### What you have to do
Could you please count how many lines in the data below hold the string "group"? Reply with only the number.

Start of Data to use

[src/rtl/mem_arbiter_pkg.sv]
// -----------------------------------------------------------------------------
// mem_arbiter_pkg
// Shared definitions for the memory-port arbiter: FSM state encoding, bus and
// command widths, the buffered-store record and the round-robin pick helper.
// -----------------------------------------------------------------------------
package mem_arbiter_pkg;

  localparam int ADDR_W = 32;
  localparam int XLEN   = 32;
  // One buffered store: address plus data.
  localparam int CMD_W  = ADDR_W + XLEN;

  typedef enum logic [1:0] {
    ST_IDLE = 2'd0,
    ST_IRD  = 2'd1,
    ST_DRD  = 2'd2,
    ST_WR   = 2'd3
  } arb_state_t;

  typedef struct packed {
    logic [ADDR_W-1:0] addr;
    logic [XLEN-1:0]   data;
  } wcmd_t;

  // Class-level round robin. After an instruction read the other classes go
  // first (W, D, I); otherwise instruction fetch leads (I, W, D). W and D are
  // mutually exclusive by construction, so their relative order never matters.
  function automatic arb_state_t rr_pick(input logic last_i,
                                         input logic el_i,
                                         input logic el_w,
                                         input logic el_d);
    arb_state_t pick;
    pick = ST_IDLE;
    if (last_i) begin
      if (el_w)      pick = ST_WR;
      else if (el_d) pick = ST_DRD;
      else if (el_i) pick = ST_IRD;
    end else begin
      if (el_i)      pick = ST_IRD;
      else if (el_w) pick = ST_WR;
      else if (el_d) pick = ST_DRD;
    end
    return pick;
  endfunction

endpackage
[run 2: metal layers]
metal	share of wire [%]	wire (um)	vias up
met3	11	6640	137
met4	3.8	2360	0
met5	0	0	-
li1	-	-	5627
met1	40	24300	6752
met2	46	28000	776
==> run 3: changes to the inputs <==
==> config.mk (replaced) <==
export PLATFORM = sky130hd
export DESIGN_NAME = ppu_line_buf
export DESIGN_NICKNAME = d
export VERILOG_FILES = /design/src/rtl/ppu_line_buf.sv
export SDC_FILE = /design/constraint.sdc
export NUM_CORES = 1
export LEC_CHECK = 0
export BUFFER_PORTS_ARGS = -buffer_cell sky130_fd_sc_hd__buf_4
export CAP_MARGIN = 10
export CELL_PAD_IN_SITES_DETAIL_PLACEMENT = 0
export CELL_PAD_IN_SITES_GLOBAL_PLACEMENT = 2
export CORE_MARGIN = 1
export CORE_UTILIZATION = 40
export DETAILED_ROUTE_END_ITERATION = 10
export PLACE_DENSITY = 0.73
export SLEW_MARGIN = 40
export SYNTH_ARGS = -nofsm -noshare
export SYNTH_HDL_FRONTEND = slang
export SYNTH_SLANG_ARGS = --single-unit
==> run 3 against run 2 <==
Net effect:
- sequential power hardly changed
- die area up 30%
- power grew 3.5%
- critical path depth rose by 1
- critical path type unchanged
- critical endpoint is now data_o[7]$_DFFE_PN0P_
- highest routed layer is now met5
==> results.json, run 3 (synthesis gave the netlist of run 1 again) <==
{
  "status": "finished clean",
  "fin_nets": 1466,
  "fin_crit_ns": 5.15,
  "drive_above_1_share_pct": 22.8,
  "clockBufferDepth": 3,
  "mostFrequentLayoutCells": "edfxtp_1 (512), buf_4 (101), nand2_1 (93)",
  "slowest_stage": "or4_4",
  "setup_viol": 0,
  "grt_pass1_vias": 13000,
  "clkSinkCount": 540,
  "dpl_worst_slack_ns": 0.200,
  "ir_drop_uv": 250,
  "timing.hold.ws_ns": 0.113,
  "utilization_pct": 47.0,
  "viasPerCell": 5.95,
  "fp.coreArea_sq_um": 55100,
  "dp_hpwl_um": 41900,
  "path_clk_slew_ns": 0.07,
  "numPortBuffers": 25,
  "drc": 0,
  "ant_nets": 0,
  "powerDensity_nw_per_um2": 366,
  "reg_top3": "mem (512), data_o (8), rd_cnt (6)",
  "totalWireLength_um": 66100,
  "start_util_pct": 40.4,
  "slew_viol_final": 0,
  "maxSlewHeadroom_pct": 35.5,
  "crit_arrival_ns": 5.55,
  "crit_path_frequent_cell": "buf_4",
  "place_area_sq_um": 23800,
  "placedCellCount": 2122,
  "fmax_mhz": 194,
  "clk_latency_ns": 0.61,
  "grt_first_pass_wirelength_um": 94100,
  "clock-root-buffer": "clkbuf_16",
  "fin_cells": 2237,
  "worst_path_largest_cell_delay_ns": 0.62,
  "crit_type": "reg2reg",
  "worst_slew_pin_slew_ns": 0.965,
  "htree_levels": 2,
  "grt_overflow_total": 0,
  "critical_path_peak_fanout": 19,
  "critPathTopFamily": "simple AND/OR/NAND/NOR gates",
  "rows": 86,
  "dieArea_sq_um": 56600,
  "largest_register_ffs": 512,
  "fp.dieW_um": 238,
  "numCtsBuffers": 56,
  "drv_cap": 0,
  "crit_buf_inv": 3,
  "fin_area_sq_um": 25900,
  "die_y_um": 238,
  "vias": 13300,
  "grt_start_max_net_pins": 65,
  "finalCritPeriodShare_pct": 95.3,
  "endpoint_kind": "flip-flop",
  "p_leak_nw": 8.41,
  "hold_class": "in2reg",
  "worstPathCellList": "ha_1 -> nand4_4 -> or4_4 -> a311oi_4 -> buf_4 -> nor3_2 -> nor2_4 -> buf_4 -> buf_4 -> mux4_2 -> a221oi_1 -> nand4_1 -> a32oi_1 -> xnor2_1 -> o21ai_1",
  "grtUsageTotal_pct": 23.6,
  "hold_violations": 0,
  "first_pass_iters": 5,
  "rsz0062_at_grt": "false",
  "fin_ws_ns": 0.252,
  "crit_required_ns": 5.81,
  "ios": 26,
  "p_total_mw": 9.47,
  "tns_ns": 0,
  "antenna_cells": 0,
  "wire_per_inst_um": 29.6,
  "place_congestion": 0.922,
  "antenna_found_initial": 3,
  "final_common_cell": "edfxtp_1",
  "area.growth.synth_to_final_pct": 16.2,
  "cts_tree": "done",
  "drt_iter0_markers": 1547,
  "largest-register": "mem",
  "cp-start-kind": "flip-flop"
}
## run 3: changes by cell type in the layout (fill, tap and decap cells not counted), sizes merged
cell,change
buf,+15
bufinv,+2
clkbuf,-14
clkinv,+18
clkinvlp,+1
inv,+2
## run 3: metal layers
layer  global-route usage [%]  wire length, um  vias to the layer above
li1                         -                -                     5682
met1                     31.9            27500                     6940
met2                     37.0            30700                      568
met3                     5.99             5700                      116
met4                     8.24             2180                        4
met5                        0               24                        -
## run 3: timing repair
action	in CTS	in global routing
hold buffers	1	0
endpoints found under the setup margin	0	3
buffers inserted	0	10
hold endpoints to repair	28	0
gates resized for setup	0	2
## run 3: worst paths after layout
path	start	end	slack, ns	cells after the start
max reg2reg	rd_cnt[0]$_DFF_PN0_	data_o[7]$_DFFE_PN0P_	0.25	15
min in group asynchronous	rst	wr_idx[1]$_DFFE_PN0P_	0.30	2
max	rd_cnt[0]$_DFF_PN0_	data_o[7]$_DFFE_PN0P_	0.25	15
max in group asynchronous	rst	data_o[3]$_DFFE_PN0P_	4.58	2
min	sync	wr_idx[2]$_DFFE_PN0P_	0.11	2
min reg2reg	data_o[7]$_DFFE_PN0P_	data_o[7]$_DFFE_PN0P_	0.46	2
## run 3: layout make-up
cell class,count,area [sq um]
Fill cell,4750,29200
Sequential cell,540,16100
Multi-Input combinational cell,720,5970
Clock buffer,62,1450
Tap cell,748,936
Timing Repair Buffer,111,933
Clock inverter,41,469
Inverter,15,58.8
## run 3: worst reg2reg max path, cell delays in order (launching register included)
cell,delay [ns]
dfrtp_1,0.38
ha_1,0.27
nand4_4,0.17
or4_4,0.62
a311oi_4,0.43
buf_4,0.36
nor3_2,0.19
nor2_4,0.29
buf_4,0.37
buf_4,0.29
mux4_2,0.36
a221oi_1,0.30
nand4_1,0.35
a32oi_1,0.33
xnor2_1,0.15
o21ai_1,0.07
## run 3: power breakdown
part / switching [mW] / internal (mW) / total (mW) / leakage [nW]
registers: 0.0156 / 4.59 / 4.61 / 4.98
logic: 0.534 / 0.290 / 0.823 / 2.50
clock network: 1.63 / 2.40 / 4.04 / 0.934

End of Data to use

### Solution to this problem
2